# chiral symmetry condensate and 2SC, CFL breaking C, P and T symmetry?

Because we know that chiral symmetry condensate causes the chiral symmetry breaking, and it produces Goldstone modes of pseudo-scalars, so I believe that chiral symmetry breaking also breaks the T symmetry.

question: Do we have similar statements for C, P and T symmetry? For other QCD phases? Say for chiral symmetry breaking phases, 2SC, CFL breaking of color superconductor?

Namely,

1. Does chiral symmetry breaking break C, P and T symmetry?
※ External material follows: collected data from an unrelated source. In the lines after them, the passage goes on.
What follows belongs to an exercise in optimizing a design on an open flow for small area, a short achievable clock period and few clock cycles per item; a production flow would make more cautious choices. In this exercise RTL edits were held to simulation tests only and were not proved equivalent to the original.

==> flow/design.v (outline; a module is shown in full before it is edited, if it fits) <==
// module lcy_gfmul: 14292 lines
module lcy_gfmul (
    input  wire         clk,
    input  wire         rst,         
    input  wire         in_valid,
    output wire         in_ready,
    input  wire [127:0] in_x,
    input  wire [127:0] in_h,
    output wire         out_valid,
    input  wire         out_ready,
    output wire [127:0] out_z
);
  // ...
==> flow/run.sh <==
#!/bin/bash
# synth_recipe.tcl (not shown) runs the flow's synth.tcl, then flattens the netlist and writes it again
# the make line also repeats each setting of config.mk as NAME=value (left out here)
make -C /OpenROAD-flow-scripts/flow DESIGN_CONFIG=/design/flow/config.mk WORK_HOME=/design/flow/orfs CLKGATE_MAP_FILE= SYNTH_SCRIPT=/design/flow/synth_recipe.tcl finish
==> flow/config.mk <==
export PLATFORM = sky130hd
export DESIGN_NAME = lcy_gfmul
export DESIGN_NICKNAME = lcy_gfmul
export VERILOG_FILES = /design/flow/design.v
export SDC_FILE = /design/flow/constraint.sdc
export NUM_CORES = 4
export LEC_CHECK = 0
export CAP_MARGIN = 20
export CORE_MARGIN = 2
export CORE_UTILIZATION = 50
export SETUP_SLACK_MARGIN = 1.8
export SLEW_MARGIN = 20
==> flow/constraint.sdc <==
create_clock -name core_clock -period 5.0 [get_ports {clk}]
set_input_delay 1.0000 -clock core_clock [delete_from_list [all_inputs] [get_ports {clk}]]
set_output_delay 1.0000 -clock core_clock [all_outputs]
set_load 0.01 [all_outputs]
==> run notes, run 1 <==
status complete, no violations; routing usage on met3 0.185; DP Wirelength about 520,000 um; Synth Area in XOR/XNOR 0.571; Most flops, register c1; total track usage 0.493; mux contribution to synthesized area 0.000451; layout cells sized above 1 0.179; number of synthesized flops with an enable pin 1,055; drt first pass iters 6; Multi-Input Combinational approximately 13k; CTS Hold Bufs 0; hold_ws 470 ps; CLK BUF around 140; Ys Warns 1; uppermost routed layer met5; Worst EP required approximately 5600 ps; total CTS buffers around 120; Reg clk slew, reported paths approximately 60 ps; Seq/Total Area, Yosys 0.254; placed inst area roughly 0.14 mm^2; Mapped Cells ~15k; Crit Path Class reg2reg; Most used DFF post-synth edfxtp_1; Synth Register Bits 1,058; Fin. Hold Viols 0; Reg2Reg Capture Point z[104]$_DFFE_PP_; Sequential cell area approximately 0.032 mm^2; sequential cell area share 0.200; Mean Syn Cell Area 8.58 um^2; row count 183
Testbench counts, summed over its fixed seeds: cycles 984, blocks 960.
==> inputs of run 2 (changes only) <==
--- a/flow/config.mk
+++ b/flow/config.mk
@@ -7,3 +7,3 @@
 export LEC_CHECK = 0
-export CAP_MARGIN = 20
+export CAP_MARGIN = 35
 export CORE_MARGIN = 2
==> run 2 against run 1 <==
  * Critical path type is now in2reg
  * Global-route usage hardly changed
  * Highest routed layer unchanged
  * Synthesized cell count is the same
  * Die area stayed put
  * First-iteration DRC count is 1.7% lower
2. Does 2SC two quark color/flavor break C, P and T symmetry?

3. Does CFL three color/flavor locking break C, P and T symmetry?
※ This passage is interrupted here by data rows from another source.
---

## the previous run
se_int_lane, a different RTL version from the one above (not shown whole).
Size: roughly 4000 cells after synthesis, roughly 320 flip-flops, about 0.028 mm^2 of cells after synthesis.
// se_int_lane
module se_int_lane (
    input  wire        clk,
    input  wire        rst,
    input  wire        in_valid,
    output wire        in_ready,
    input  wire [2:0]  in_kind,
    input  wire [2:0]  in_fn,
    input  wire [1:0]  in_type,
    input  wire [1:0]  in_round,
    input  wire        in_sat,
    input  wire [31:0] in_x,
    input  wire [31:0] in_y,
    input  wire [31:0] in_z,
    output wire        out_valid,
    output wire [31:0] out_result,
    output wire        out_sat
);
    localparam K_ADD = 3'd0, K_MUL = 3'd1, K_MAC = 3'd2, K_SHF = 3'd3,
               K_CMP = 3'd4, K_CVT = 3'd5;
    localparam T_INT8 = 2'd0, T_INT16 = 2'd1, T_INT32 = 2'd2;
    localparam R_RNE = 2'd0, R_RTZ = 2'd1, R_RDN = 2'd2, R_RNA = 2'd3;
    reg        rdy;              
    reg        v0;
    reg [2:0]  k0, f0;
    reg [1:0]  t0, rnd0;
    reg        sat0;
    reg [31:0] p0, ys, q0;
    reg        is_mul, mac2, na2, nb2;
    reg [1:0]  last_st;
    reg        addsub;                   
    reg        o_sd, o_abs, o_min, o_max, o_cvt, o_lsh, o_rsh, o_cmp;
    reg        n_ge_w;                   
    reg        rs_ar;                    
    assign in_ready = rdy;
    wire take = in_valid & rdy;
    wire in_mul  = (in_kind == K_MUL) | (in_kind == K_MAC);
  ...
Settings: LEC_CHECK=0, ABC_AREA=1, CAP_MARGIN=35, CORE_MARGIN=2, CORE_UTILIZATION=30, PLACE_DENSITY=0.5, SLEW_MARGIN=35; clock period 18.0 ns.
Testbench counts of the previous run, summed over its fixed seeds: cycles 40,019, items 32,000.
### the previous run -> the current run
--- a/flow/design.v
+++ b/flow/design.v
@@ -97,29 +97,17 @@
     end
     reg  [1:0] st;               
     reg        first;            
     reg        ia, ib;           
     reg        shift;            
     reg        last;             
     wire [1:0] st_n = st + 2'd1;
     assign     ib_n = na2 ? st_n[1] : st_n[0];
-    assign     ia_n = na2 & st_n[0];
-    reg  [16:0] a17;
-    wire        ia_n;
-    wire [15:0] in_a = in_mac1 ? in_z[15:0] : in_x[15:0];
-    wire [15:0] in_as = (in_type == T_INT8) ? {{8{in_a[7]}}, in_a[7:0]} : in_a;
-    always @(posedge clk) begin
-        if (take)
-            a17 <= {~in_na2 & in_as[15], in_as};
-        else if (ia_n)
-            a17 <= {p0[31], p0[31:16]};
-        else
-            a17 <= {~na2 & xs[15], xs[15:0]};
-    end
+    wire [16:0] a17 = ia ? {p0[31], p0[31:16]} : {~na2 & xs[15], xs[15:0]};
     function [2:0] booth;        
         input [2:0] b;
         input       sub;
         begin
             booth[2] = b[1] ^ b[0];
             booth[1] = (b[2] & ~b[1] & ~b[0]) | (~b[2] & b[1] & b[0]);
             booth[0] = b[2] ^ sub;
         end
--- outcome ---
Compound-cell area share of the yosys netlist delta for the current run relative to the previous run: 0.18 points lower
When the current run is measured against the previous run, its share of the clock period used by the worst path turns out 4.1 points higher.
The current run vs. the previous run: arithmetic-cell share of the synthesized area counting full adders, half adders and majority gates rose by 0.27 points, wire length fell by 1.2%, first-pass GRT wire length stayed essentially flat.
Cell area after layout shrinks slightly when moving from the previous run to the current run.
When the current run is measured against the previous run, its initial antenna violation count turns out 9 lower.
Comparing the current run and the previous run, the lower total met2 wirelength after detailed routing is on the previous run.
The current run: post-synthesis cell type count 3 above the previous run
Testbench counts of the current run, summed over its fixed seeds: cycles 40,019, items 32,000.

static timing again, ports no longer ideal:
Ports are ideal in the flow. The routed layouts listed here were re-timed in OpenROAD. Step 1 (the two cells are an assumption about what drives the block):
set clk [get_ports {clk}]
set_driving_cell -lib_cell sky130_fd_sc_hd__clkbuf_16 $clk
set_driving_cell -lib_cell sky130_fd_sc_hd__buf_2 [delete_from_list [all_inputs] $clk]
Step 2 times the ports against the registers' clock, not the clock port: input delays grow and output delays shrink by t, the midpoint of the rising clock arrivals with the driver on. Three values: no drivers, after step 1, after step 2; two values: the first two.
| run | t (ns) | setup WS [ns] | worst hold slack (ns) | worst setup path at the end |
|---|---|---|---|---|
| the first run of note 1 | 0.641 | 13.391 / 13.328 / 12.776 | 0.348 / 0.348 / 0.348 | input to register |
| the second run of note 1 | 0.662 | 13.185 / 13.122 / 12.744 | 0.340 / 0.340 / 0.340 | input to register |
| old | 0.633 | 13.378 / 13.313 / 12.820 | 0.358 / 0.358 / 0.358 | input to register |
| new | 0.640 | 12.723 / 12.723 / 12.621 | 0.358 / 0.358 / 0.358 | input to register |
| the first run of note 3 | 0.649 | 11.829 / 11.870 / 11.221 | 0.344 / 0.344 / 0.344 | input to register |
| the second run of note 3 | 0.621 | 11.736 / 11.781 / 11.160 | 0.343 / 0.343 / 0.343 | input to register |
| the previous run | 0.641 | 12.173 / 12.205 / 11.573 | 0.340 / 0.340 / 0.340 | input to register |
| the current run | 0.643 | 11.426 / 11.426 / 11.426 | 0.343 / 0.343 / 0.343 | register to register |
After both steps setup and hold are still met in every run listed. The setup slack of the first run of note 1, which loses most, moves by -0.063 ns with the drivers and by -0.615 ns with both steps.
By playing around, I know some partial answers, like chiral symmetry breaking breaks T, but the CFL preserves all C,P,T. But I like to hear from the experts, just to confirm the correct answer.
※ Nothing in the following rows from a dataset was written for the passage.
This is an optimization exercise on Yosys and OpenROAD, whose aim is small area, a short achievable clock period and few clock cycles per item, not a production implementation. In this exercise RTL edits were held to simulation tests only and were not proved equivalent to the original. The clock port is modelled as an ideal driver; clocking choices that lean on that would not hold on a real chip.

## scale_acc
module scale_acc (
    input  wire        clk,
    input  wire        rst,           
    input  wire        in_valid,
    output wire        in_ready,
    input  wire        in_first,      
    input  wire        in_last,       
    input  wire [31:0] in_bias,
    input  wire [47:0] in_s,
    input  wire [15:0] in_x,
    input  wire [15:0] in_sm,
    input  wire [15:0] in_sx,
    output reg         res_valid,
    output wire [31:0] res_word,
    output wire        res_code_special,
    output wire [7:0]  res_scale_sat,
    output wire [7:0]  res_acc_sat,
    output wire [7:0]  res_flush_zero
);
    assign in_ready = 1'b1;
    reg        v0, f0, l0;
    reg [31:0] b0;
    reg [47:0] s0;
    reg [15:0] x0, sm0, sx0;
    always @(posedge clk) begin
        v0  <= ~rst & in_valid;
        f0  <= in_first;
        l0  <= in_last;
        b0  <= in_bias;
        s0  <= in_s;
        x0  <= in_x;
        sm0 <= in_sm;
        sx0 <= in_sx;
    end
    wire [31:0] g_word;
    wire        g_sat, g_flush;
    scaleg u_scale (
        .s(s0), .x(x0), .sm(sm0), .sx(sx0),
        .word(g_word), .sat(g_sat), .flush(g_flush)
    );
    wire        b_special = (b0[30:23] == 8'hFF);
    wire [31:0] b_norm    = b_special ? {b0[31], 31'h7F7F_FFFF} :
                            (b0[30:23] == 8'h00) ? 32'd0 : b0;
    reg        f1, l1, gs1, gf1, bs1;
    reg [31:0] g1;
    always @(posedge clk) begin
        f1  <= v0 & f0;
        l1  <= ~rst & v0 & l0;
        g1  <= v0 ? g_word : 32'd0;
        gs1 <= v0 & g_sat;
        gf1 <= v0 & g_flush;
        bs1 <= b_special;
    end
    reg [31:0] acc, res_q;
    reg        code_special;
    reg [7:0]  ss_cnt, as_cnt, fz_cnt;
    wire [31:0] sum_word;
    wire        sum_sat, sum_flush;
    add32 u_add (
        .a(acc), .b(g1),
        .word(sum_word), .sat(sum_sat), .flush(sum_flush)
    );
    wire [7:0] ss_base = f1 ? 8'd0 : ss_cnt;
    wire [7:0] as_base = f1 ? 8'd0 : as_cnt;
  ...
Settings: LEC_CHECK=0, ABC_AREA=1, CAP_MARGIN=60, CORE_MARGIN=2, CORE_UTILIZATION=65, PLACE_DENSITY=0.75, SLEW_MARGIN=60; clock period 55.0 ns.
standard.sh (not shown) runs the stock make flow with config.mk's settings and CLKGATE_MAP_FILE= SYNTH_SCRIPT=/design/flow/synth_recipe.tcl, a recipe that flattens the netlist after the stock synthesis.
==> flow/flow/run.sh <==
#!/bin/bash
# Layout flow: the standard flow (standard.sh) with these changes.
#  1. After the standard synthesis, polar_fix.py lets full adders absorb the
#     inverters around them (a full adder fed complemented inputs gives
#     complemented outputs); a half adder fed two complemented signals becomes
#     xor2 + nor2. Registers and their names are untouched.
#  2. Ports are buffered with sky130_fd_sc_hd__buf_2 (every port still gets
#     its own buffer).
#  3. After CTS, the flip-flops that drive output ports are upsized
#     (flow/upsize_out.tcl).
# Each tool's output goes to a log file of its own in the work folder.
set -euo pipefail
R=orfs/results/${FLOW_PLATFORM:-sky130hd}/scale_acc/base

bash standard.sh synth > synth.log 2>&1
cp $R/1_2_yosys.v 1_2_yosys.standard.v
python3 flow/polar_fix.py 1_2_yosys.standard.v $R/1_2_yosys.polar.v > polar_fix.log 2>&1
mv $R/1_2_yosys.polar.v $R/1_2_yosys.v
rm -f $R/1_synth.odb $R/1_synth.sdc
bash standard.sh synth > synth_odb.log 2>&1

export BUFFER_PORTS_ARGS="-buffer_cell sky130_fd_sc_hd__buf_2"
export POST_CTS_TCL="$(pwd)/flow/upsize_out.tcl"
bash standard.sh finish > layout.log 2>&1
Other scripts of this flow, unchanged in this note and not shown: flow/flow/polar_fix.py, flow/flow/upsize_out.tcl
Testbench counts at the start, summed over its fixed seeds: cycles 26,970, groups 26,946.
• The chiral symmetry condensate has the quantum numbers of a mass term, so it does not break T, C, or P. How did you get that misimpression? Did you define 2SC? – Cosmas Zachos Dec 24 '17 at 21:23
• But Goldstones are pseudoscalars, do they break T and P? – annie heart Dec 24 '17 at 21:25
• 2SC is defined as u and d quarks pair within two colors say red and green. – annie heart Dec 24 '17 at 21:26
• A pseudoscalar goldston does not break P or T. The strong interactions which break chiral symmetry do not break P or T or C. How are you getting these misimpressions? Can you show your calculation? – Cosmas Zachos Dec 24 '17 at 21:28
• If pseudo scalar condense in ChSB, then it will break P and T. But I think pseudo scalar does not condense, as you pointed out, perhaps do not condense in ChSB. – annie heart Dec 24 '17 at 21:30

1. Chiral symmetry breaking does not imply breaking of either $C,P$ or $T$. The order parameter is a scalar.
2. (and 3.) Both 2SC and CFL are phases at finite baryon density, so $C$ is broken explicitly. $P,T$ are unbroken (the order parameter is a scalar).